Here we go again...one more week of waiting. The nurse told me it's
like getting a vacation -- skipping a week of chemo gives the body a
rest. Apparently I needed a week off. My platelet count is too low to
receive chemo so wait till next week. My levels last week were at 63
K/UL. Normal range is 140/440 K/UL. Yesterday I was at 81 K/UL. So my
body is making more platelets. Turn over time for new platelets is 5 - 9
days. It is one of those things that just takes the body time to
regenerate new ones. Platelets are produced in blood cell formation in
the bone marrow. This is similar to white blood cell formation. The
platelets job is to aid in coagulation (blood clotting). The white
blood cells are important for immune system tasks. At any rate the
chemo poison is doing it's job -- killing all the bad along with the
good. The nurse told me no bull riding or jumping out of a plane for
the week...haha! Basically if I get a bruise or a small cut or for that
matter a large cut I could bleed a lot and not stop...it would require a
trip to the ER. The nurse also said you may bleed more while flossing
your teeth so don't do that now...(don't tell your dentist I said
this!) Some of the nurses are very funny in light of the line of work
they do. They are amazing.
More waiting and trusting in the Lord...seems to be a common theme in my life right now. As I wait I am pondering more and more. I've been taking little cat naps through out the day. Resting my weary body. I don't feel bad, maybe a little tired but on the outside things look good. It's the inside that is a mess. Isn't this how God looks at man? God says I look at the heart. So I examine my heart. Pretty on the outside does not count in God's book. Those stubborn pharisees got a lesson about the condition of their hearts - their own outside appearance seemed clean, like a whitewashed tomb.
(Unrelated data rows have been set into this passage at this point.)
## src/rtl/regfile_banked.sv

```systemverilog
// regfile_banked: 2**A x W register file with NRD combinational read ports,
// live accumulator (R0) and branch-register (R1) outputs, and a shadow bank
// filled/drained one register per cycle by a save/restore engine.
//
// Optional feature: define REGFILE_BYPASS_EN to forward an accepted
// same-cycle write onto every read path (general ports, R0 and R1 outputs).
// With the macro undefined, reads always return the pre-edge contents.
module regfile_banked #(
  parameter int W   = 8,
  parameter int A   = 4,
  parameter int NRD = 2
) (
  input  logic               Clk,
  input  logic               Rst_n,
  input  logic [NRD*A-1:0]   Raddr,
  output logic [NRD*W-1:0]   DataOut,
  output logic [W-1:0]       DataOutAccumulator,
  output logic [W-1:0]       DataOutBranchReg,
  input  logic               WriteR0,
  input  logic               GenRegWrite,
  input  logic [A-1:0]       Waddr,
  input  logic [W-1:0]       DataIn,
  input  logic               BranchLoad,
  input  logic [W-1:0]       Target,
  input  logic               SaveReq,
  input  logic               RestoreReq,
  output logic               Busy,
  output logic               Done,
  output logic               WrErr
);

  localparam int         DEPTH    = 2 ** A;
  localparam logic [A:0] LAST_IDX = (A + 1)'(DEPTH - 1);
  localparam logic [A:0] ONE_IDX  = (A + 1)'(1);

  typedef enum logic [1:0] {
    ST_IDLE    = 2'd0,
    ST_SAVE    = 2'd1,
    ST_RESTORE = 2'd2
  } state_e;

  state_e         state_q, state_d;
  logic [A:0]     idx_q, idx_d;
  logic           wrerr_q, wrerr_d;
  logic [W-1:0]   live_q   [DEPTH];
  logic [W-1:0]   live_d   [DEPTH];
  logic [W-1:0]   shadow_q [DEPTH];
  logic [W-1:0]   shadow_d [DEPTH];

  logic           idle_s;
  logic           busy_s;
  logic           any_wr_s;
  logic           we_s     [DEPTH];
  logic [W-1:0]   wdata_s  [DEPTH];
  logic [W-1:0]   view_s   [DEPTH];
  logic [A-1:0]   cidx_s;

  assign idle_s   = (state_q == ST_IDLE);
  assign busy_s   = !idle_s;
  assign any_wr_s = WriteR0 | GenRegWrite | BranchLoad;
  assign cidx_s   = idx_q[A-1:0];

  // Resolve the per-register write enables and data, applying the R0 / R1 priorities.
  always_comb begin
    for (int j = 0; j < DEPTH; j++) begin
      we_s[j]    = 1'b0;
      wdata_s[j] = DataIn;
      if (!idle_s) begin
        we_s[j]    = 1'b0;
        wdata_s[j] = DataIn;
      end else if ((j == 1) && BranchLoad) begin
        we_s[j]    = 1'b1;
        wdata_s[j] = Target;
      end else if ((j == 0) && WriteR0) begin
        we_s[j]    = 1'b1;
        wdata_s[j] = DataIn;
      end else if (GenRegWrite && !WriteR0 && (Waddr == A'(j))) begin
        we_s[j]    = 1'b1;
        wdata_s[j] = DataIn;
      end else begin
        we_s[j]    = 1'b0;
        wdata_s[j] = DataIn;
      end
    end
  end

  // Next-state logic: IDLE writes and request acceptance, one-register-per-cycle copy while busy.
  always_comb begin
    state_d = state_q;
    idx_d   = idx_q;
    wrerr_d = wrerr_q;
    for (int j = 0; j < DEPTH; j++) begin
      live_d[j]   = live_q[j];
      shadow_d[j] = shadow_q[j];
    end

    case (state_q)
      ST_IDLE: begin
        for (int j = 0; j < DEPTH; j++) begin
          if (we_s[j]) begin
            live_d[j] = wdata_s[j];
          end else begin
            live_d[j] = live_q[j];
          end
        end
        idx_d = '0;
        if (SaveReq) begin
          state_d = ST_SAVE;
        end else if (RestoreReq) begin
          state_d = ST_RESTORE;
        end else begin
          state_d = ST_IDLE;
        end
      end

      ST_SAVE, ST_RESTORE: begin
        if (state_q == ST_SAVE) begin
          shadow_d[cidx_s] = live_q[cidx_s];
        end else begin
          live_d[cidx_s] = shadow_q[cidx_s];
        end
        // Writes are dropped while busy; remember that upstream failed to stall.
        if (any_wr_s) begin
          wrerr_d = 1'b1;
        end else begin
          wrerr_d = wrerr_q;
        end
        if (idx_q == LAST_IDX) begin
          state_d = ST_IDLE;
          idx_d   = '0;
        end else begin
          state_d = state_q;
          idx_d   = idx_q + ONE_IDX;
        end
      end

      default: begin
        state_d = ST_IDLE;
        idx_d   = '0;
      end
    endcase
  end

  // State, index, sticky error and both register banks; reset clears everything.
  always_ff @(posedge Clk or negedge Rst_n) begin
    if (!Rst_n) begin
      state_q <= ST_IDLE;
      idx_q   <= '0;
      wrerr_q <= 1'b0;
      for (int j = 0; j < DEPTH; j++) begin
        live_q[j]   <= '0;
        shadow_q[j] <= '0;
      end
    end else begin
      state_q <= state_d;
      idx_q   <= idx_d;
      wrerr_q <= wrerr_d;
      for (int j = 0; j < DEPTH; j++) begin
        live_q[j]   <= live_d[j];
        shadow_q[j] <= shadow_d[j];
      end
    end
  end

  // Read view of the live bank, optionally forwarding the accepted same-cycle write.
  always_comb begin
    for (int j = 0; j < DEPTH; j++) begin
`ifdef REGFILE_BYPASS_EN
      if (we_s[j]) begin
        view_s[j] = wdata_s[j];
      end else begin
        view_s[j] = live_q[j];
      end
`else
      view_s[j] = live_q[j];
`endif
    end
  end

  // General read ports, each selecting one register of the read view.
  always_comb begin
    DataOut = '0;
    for (int i = 0; i < NRD; i++) begin
      DataOut[i*W +: W] = view_s[Raddr[i*A +: A]];
    end
  end

  assign DataOutAccumulator = view_s[0];
  assign DataOutBranchReg   = view_s[1];
  assign Busy               = busy_s;
  assign Done               = busy_s && (idx_q == LAST_IDX);
  assign WrErr              = wrerr_q;

endmodule

```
But their hearts were filthy as blood stained rags on the inside. (Matthew23:27) I guess on the inside right now things are just a mess. My blood levels are low, abnormal. Chemo just makes things be abnormally low and off the chart. The only thing I can do is wait. Wait for the great Physician to heal, mend and clean up the mess. Just like He does to my broken messed up heart on the inside. It's a dirty job, but He does it because He loves me so much. I come desperate for cleansing. Create in me a clean heart O God and renew a right spirit with in me. (Psalm 51:10) He lives to take away my shame. He is able. He is alive. He restores me. He hears my prayers. It is in the waiting that strength is renewed. He gives strength to the weary as they hope in Him. Isaiah 40:31 "They that wait upon the Lord shall renew their strength; They shall mount up on wings like eagles, they shall run and not be weary, they walk and not faint." So the secret to my waiting is located in my Hope in a faithful God. A God who promises me abundant blessings, who will never leave me or forsake me.
This blog exists to declare His greatness and faithfulness in my life; in the flesh, on paper and in this cyber blog world. It is my desire to share what I have learned (and am still learning) through over-coming cancer and to offer hope and encouragement to others.